[Your assignment] Write out every line below that includes the word "included".

[Source data]

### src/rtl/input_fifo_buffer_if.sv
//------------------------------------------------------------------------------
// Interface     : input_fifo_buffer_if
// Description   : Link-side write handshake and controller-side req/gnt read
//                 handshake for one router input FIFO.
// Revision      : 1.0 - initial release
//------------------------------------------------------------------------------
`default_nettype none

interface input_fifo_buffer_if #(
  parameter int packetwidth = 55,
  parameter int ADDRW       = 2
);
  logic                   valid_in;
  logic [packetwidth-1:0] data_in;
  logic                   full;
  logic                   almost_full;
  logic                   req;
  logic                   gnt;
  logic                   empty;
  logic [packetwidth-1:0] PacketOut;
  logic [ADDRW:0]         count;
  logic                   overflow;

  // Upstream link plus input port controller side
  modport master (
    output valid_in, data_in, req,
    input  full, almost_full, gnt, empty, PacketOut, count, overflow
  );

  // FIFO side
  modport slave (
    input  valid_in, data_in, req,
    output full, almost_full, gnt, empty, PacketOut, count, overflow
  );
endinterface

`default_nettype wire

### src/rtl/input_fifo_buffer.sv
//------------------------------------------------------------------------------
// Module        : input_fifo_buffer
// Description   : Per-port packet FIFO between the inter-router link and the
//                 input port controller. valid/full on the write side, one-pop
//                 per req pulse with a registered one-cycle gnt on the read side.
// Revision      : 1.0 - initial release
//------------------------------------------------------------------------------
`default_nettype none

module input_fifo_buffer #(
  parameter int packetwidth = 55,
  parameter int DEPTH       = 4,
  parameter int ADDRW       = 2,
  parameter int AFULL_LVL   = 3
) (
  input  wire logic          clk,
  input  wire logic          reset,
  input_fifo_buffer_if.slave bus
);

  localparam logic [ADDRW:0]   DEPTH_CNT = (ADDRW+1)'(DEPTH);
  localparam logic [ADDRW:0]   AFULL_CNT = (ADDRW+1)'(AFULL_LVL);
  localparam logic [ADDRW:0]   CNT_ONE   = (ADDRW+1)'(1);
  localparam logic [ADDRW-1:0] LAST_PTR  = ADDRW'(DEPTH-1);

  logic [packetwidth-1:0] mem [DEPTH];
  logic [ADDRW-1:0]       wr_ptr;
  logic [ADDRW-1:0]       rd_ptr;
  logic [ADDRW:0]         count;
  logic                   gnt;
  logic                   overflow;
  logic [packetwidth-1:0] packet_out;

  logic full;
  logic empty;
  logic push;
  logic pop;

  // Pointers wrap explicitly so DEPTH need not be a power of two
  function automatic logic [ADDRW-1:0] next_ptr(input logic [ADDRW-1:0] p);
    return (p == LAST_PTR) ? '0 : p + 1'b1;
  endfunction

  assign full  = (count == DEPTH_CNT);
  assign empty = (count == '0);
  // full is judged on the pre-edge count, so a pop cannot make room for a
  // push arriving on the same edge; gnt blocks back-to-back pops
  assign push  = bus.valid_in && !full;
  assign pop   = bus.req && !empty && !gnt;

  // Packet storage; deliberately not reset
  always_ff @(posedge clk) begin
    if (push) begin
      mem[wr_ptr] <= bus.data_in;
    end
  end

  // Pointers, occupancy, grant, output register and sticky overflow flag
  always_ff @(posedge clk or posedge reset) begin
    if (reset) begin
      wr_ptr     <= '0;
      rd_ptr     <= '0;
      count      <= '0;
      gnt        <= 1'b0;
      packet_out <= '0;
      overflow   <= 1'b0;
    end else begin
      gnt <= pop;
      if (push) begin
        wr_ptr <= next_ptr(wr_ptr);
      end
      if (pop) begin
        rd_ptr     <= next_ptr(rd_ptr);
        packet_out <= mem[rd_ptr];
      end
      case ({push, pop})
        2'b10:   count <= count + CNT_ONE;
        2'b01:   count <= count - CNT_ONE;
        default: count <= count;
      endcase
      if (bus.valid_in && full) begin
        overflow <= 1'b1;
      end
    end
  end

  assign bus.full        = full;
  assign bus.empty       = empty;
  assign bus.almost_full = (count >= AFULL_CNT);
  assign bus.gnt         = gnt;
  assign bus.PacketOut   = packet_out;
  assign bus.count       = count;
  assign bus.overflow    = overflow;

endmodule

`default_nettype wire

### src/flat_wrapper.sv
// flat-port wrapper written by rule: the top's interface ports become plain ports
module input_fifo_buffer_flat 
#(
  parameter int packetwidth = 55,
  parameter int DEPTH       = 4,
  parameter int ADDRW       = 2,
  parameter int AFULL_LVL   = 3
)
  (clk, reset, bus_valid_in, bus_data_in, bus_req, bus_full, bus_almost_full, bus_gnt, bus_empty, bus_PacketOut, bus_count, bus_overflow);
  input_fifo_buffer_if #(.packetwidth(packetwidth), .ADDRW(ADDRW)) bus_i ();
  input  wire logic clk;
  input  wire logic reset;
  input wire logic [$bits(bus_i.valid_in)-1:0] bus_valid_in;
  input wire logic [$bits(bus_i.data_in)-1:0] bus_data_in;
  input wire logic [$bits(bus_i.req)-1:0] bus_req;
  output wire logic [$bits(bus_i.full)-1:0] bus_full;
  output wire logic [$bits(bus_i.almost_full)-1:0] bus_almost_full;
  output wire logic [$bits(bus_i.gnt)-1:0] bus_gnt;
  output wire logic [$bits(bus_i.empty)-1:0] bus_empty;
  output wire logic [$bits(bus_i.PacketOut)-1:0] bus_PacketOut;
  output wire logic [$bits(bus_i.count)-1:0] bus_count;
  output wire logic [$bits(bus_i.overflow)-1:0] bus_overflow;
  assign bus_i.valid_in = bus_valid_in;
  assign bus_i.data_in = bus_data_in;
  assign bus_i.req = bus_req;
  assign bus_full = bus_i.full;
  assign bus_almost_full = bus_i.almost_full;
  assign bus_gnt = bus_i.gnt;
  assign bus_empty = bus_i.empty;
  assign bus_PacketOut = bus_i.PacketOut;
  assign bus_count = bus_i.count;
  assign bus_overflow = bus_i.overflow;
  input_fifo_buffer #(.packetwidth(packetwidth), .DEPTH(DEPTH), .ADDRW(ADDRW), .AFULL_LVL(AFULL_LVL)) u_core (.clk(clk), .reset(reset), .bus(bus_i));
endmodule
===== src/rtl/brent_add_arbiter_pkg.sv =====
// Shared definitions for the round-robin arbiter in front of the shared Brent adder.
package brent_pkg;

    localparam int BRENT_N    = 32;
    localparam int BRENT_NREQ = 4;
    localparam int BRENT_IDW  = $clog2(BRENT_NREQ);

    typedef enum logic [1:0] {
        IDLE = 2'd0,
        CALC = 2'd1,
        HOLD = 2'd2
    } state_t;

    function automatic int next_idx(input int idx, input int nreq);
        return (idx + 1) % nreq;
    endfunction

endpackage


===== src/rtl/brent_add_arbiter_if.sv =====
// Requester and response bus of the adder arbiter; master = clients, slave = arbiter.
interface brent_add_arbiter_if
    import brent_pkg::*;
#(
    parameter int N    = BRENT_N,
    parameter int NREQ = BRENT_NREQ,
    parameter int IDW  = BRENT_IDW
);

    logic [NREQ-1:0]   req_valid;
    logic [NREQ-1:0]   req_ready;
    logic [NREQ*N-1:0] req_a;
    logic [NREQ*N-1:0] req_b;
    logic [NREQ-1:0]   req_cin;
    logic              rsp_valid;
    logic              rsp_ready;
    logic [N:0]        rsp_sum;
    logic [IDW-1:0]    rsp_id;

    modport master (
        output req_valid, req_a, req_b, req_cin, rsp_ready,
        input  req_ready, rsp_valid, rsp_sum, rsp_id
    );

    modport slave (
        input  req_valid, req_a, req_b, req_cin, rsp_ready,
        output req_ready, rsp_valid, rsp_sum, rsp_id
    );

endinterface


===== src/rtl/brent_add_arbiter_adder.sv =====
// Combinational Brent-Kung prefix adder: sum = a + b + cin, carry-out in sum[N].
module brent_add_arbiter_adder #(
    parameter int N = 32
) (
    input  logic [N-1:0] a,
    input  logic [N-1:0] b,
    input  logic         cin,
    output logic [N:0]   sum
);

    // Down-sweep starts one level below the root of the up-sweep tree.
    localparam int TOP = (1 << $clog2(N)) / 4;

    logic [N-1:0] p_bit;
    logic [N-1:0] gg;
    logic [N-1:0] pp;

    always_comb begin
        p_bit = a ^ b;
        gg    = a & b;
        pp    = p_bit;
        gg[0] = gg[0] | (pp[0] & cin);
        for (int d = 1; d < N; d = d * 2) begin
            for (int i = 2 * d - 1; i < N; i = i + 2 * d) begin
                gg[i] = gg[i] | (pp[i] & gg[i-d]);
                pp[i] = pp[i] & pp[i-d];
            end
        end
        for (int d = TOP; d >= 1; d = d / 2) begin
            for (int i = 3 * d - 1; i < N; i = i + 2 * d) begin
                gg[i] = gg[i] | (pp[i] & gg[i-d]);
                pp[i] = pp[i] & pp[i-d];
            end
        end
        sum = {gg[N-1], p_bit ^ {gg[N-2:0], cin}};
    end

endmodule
* * *
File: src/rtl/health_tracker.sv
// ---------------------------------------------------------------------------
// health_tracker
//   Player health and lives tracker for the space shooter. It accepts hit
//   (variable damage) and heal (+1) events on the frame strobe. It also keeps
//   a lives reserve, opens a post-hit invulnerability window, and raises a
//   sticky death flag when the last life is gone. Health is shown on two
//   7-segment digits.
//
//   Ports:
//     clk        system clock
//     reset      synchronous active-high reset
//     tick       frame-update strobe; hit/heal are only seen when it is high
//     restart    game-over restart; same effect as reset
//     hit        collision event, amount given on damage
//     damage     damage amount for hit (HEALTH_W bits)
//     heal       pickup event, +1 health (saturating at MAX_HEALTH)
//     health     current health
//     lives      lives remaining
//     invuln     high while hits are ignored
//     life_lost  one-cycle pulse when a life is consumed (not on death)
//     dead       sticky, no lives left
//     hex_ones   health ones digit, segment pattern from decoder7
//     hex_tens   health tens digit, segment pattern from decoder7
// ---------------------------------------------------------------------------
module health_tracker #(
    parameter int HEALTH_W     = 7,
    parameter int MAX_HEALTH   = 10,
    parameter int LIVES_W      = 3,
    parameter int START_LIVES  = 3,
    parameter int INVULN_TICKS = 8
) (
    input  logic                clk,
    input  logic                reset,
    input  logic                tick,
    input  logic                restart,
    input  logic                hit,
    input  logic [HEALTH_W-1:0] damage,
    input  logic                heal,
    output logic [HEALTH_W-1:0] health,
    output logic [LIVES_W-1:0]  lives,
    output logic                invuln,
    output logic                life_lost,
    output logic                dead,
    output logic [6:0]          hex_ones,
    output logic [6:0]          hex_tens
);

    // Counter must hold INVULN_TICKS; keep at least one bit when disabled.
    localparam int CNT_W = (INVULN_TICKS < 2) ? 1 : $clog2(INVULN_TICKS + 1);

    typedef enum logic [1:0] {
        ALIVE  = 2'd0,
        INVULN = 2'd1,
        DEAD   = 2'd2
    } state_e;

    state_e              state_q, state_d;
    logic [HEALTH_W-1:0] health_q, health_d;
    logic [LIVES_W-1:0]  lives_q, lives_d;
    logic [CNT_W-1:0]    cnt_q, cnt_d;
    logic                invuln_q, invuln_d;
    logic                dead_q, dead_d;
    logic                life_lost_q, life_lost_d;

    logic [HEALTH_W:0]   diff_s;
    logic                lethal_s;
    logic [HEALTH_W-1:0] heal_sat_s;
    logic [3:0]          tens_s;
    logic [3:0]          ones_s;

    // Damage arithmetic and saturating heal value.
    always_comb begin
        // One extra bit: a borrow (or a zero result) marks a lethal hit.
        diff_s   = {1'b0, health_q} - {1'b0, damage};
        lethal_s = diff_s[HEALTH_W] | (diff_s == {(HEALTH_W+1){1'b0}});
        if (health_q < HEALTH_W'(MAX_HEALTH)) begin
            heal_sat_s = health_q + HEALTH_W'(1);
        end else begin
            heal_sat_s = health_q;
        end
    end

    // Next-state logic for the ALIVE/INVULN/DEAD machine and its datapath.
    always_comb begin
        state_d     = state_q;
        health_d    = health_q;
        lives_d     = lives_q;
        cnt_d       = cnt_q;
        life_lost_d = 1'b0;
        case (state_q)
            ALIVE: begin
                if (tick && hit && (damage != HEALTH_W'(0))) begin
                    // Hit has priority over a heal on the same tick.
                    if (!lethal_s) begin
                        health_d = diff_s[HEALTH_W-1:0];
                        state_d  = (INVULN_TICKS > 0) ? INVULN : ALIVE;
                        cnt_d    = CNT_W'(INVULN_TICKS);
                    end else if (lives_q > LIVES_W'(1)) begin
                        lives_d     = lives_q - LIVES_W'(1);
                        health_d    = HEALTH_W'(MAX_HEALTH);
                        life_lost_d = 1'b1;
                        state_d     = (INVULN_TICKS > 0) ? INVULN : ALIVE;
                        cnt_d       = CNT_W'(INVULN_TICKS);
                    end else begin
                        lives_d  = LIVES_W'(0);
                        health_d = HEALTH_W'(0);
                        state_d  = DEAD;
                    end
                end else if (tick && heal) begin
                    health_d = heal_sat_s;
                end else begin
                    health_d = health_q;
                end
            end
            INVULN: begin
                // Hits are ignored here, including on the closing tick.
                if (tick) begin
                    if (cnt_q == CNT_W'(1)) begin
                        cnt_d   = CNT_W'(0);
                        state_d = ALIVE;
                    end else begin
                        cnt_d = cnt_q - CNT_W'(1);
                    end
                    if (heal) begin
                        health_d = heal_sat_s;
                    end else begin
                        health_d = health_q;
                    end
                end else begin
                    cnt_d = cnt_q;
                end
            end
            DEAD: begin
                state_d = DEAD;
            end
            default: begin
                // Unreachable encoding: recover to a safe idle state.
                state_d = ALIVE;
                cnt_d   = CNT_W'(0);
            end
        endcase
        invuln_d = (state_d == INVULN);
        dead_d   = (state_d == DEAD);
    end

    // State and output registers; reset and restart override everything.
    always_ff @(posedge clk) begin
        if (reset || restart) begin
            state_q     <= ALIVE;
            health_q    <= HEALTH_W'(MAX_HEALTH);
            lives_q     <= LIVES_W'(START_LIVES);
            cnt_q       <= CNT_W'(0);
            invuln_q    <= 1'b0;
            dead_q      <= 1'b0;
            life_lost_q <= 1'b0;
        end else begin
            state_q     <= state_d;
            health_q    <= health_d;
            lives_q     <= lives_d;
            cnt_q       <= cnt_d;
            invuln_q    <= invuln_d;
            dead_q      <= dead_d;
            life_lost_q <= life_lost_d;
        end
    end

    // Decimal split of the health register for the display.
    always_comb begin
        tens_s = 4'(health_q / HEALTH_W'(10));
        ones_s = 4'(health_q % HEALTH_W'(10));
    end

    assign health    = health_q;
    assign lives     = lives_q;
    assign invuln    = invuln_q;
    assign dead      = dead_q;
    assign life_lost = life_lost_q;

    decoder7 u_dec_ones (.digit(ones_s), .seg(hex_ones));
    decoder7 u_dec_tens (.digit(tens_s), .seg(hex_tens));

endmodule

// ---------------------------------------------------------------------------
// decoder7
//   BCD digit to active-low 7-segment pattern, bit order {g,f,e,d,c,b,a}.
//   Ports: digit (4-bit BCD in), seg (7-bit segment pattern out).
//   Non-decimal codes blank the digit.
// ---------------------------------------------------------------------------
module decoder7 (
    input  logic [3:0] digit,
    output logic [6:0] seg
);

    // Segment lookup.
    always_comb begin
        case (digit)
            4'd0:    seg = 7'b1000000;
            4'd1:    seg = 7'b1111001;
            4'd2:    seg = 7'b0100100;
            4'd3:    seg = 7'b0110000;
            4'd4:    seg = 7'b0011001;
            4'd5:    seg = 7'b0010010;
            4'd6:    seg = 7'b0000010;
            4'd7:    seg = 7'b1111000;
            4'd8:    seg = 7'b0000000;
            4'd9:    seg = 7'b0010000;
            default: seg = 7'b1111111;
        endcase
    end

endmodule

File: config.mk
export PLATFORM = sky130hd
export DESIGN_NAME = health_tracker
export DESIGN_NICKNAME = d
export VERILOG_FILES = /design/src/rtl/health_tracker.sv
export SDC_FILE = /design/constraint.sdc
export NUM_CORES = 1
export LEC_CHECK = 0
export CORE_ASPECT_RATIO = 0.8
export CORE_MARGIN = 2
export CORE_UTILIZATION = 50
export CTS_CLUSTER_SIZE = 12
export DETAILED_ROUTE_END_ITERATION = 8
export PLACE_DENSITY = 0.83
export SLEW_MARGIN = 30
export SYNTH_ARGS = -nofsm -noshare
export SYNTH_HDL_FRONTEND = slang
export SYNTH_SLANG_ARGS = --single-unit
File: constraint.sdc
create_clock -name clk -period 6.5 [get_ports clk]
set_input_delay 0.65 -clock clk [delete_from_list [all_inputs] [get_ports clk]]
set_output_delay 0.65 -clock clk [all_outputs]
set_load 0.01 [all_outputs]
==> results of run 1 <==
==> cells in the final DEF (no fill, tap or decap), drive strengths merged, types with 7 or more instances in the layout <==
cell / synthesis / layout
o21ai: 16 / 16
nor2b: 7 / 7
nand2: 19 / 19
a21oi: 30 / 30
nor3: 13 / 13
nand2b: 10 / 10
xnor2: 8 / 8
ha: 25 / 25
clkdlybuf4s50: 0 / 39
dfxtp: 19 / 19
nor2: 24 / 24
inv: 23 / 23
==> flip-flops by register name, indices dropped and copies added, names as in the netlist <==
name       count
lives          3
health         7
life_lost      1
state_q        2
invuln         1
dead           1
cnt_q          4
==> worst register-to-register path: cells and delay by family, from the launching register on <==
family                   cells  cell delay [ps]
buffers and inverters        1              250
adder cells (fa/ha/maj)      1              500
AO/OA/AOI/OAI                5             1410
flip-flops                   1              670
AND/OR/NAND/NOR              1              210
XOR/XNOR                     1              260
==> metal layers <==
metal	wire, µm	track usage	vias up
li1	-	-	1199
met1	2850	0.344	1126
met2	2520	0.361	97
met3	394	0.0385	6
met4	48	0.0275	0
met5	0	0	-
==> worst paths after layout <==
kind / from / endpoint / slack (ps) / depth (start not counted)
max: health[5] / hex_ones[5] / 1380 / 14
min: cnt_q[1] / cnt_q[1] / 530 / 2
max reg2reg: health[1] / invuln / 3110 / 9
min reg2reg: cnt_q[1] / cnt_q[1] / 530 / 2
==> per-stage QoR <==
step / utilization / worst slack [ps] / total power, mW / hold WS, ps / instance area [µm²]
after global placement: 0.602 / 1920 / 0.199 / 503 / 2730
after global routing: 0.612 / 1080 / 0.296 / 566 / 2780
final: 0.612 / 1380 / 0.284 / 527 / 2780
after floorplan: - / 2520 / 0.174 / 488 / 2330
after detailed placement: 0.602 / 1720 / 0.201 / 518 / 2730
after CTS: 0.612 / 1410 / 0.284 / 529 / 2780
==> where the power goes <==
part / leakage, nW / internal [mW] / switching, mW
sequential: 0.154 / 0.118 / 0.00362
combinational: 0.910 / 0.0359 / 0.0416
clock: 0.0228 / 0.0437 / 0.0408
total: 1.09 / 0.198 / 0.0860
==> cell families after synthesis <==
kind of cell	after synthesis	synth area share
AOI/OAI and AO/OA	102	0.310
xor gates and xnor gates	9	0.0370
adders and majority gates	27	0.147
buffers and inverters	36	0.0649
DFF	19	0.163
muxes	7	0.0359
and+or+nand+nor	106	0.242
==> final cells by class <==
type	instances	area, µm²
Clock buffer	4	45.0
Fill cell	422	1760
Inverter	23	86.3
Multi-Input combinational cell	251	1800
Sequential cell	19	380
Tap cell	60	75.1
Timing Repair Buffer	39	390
--
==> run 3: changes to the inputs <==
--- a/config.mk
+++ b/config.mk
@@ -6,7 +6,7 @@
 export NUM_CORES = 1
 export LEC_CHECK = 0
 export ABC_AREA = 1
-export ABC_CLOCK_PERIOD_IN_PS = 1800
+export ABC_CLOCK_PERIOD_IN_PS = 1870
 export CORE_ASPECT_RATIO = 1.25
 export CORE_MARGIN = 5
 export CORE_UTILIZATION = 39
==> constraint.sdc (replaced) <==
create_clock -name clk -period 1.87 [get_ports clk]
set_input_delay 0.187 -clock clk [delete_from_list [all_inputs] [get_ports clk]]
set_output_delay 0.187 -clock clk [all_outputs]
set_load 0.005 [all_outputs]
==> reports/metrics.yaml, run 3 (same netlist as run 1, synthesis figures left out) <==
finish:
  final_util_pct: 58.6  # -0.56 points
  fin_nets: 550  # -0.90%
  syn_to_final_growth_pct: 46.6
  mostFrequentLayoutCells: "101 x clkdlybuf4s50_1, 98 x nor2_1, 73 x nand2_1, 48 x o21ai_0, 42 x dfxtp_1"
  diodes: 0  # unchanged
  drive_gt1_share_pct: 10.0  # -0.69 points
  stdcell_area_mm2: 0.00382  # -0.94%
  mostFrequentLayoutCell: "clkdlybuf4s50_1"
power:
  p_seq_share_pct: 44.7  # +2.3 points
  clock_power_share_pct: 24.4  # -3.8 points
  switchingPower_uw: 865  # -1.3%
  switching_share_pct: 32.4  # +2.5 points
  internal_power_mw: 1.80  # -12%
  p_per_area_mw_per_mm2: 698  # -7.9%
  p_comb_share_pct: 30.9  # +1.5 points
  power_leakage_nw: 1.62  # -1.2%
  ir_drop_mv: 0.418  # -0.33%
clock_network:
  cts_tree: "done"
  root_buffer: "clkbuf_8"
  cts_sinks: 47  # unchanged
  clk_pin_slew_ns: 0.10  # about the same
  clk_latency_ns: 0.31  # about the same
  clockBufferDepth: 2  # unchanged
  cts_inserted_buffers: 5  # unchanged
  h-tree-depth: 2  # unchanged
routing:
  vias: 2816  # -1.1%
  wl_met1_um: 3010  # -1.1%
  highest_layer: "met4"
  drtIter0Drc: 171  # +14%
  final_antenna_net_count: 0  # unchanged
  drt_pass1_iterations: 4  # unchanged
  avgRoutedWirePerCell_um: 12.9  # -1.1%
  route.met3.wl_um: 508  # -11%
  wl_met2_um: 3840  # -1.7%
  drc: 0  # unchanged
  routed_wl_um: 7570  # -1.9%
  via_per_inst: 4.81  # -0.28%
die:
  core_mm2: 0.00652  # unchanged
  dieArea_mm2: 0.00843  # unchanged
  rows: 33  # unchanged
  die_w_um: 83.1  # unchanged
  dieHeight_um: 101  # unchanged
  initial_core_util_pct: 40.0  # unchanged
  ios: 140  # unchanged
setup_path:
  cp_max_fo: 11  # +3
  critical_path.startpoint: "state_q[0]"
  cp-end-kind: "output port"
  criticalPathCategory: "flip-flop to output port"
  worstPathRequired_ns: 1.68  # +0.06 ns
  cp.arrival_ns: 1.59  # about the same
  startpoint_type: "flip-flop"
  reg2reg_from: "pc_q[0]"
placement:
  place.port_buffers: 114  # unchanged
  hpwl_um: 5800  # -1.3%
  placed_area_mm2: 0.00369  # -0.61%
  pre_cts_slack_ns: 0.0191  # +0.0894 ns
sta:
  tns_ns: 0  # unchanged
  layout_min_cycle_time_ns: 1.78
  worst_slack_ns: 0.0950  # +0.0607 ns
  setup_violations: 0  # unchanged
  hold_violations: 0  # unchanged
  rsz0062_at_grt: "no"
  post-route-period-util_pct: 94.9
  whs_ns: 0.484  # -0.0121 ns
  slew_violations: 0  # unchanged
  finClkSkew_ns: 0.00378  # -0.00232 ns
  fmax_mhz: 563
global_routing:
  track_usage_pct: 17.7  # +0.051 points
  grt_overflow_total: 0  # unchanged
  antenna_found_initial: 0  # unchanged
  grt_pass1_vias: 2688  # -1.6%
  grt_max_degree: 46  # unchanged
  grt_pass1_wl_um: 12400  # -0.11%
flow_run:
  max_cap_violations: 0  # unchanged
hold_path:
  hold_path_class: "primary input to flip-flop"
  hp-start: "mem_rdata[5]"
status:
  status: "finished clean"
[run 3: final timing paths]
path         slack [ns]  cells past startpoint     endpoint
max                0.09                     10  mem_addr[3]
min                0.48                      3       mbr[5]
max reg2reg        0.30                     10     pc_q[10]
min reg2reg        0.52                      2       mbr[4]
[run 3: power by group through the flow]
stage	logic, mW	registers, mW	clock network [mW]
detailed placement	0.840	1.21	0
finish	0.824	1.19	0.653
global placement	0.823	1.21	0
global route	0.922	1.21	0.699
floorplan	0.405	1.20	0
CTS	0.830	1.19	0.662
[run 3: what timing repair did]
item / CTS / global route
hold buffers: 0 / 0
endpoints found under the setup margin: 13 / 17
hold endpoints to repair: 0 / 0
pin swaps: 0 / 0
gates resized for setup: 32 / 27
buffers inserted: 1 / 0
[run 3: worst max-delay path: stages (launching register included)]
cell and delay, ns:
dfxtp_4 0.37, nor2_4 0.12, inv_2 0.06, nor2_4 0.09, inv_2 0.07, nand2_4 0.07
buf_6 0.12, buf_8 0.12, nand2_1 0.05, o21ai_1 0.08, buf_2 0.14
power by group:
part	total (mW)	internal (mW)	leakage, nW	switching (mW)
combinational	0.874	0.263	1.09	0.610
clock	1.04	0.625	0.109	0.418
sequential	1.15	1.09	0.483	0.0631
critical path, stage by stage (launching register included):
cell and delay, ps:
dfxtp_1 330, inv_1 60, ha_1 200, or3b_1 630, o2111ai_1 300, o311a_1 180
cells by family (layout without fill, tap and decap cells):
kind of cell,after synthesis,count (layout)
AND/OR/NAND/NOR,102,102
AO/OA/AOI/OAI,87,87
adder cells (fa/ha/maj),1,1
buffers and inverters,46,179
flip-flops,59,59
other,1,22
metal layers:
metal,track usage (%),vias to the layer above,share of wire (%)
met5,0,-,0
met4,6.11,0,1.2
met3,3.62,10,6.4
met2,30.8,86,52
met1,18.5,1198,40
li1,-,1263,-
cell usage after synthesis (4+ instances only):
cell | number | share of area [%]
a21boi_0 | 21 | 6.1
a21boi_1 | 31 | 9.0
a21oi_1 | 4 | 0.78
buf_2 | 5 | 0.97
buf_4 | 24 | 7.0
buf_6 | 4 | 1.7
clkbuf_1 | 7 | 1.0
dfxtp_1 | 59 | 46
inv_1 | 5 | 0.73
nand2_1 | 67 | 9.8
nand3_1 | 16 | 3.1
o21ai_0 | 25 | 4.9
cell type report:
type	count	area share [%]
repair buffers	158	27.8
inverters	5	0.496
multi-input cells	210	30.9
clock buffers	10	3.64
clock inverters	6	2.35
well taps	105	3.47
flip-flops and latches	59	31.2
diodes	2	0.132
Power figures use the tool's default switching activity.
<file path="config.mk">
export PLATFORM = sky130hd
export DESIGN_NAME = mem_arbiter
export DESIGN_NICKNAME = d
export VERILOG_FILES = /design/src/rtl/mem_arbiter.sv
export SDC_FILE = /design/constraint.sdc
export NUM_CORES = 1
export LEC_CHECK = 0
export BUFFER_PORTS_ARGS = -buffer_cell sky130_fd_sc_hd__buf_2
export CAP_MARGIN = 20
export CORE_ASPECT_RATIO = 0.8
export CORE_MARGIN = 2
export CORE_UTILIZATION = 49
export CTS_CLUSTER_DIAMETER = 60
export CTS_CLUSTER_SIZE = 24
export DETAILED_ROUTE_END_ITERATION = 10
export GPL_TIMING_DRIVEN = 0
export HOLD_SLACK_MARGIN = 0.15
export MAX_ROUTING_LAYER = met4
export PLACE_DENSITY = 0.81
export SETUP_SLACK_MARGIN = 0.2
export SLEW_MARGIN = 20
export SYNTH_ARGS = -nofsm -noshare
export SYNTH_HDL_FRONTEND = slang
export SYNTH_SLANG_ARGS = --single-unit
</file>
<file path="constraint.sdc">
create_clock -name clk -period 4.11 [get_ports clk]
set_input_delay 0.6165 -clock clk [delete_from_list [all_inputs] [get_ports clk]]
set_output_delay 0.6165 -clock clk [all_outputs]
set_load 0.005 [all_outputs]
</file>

[Expected answer]
[run 3: worst max-delay path: stages (launching register included)]
critical path, stage by stage (launching register included):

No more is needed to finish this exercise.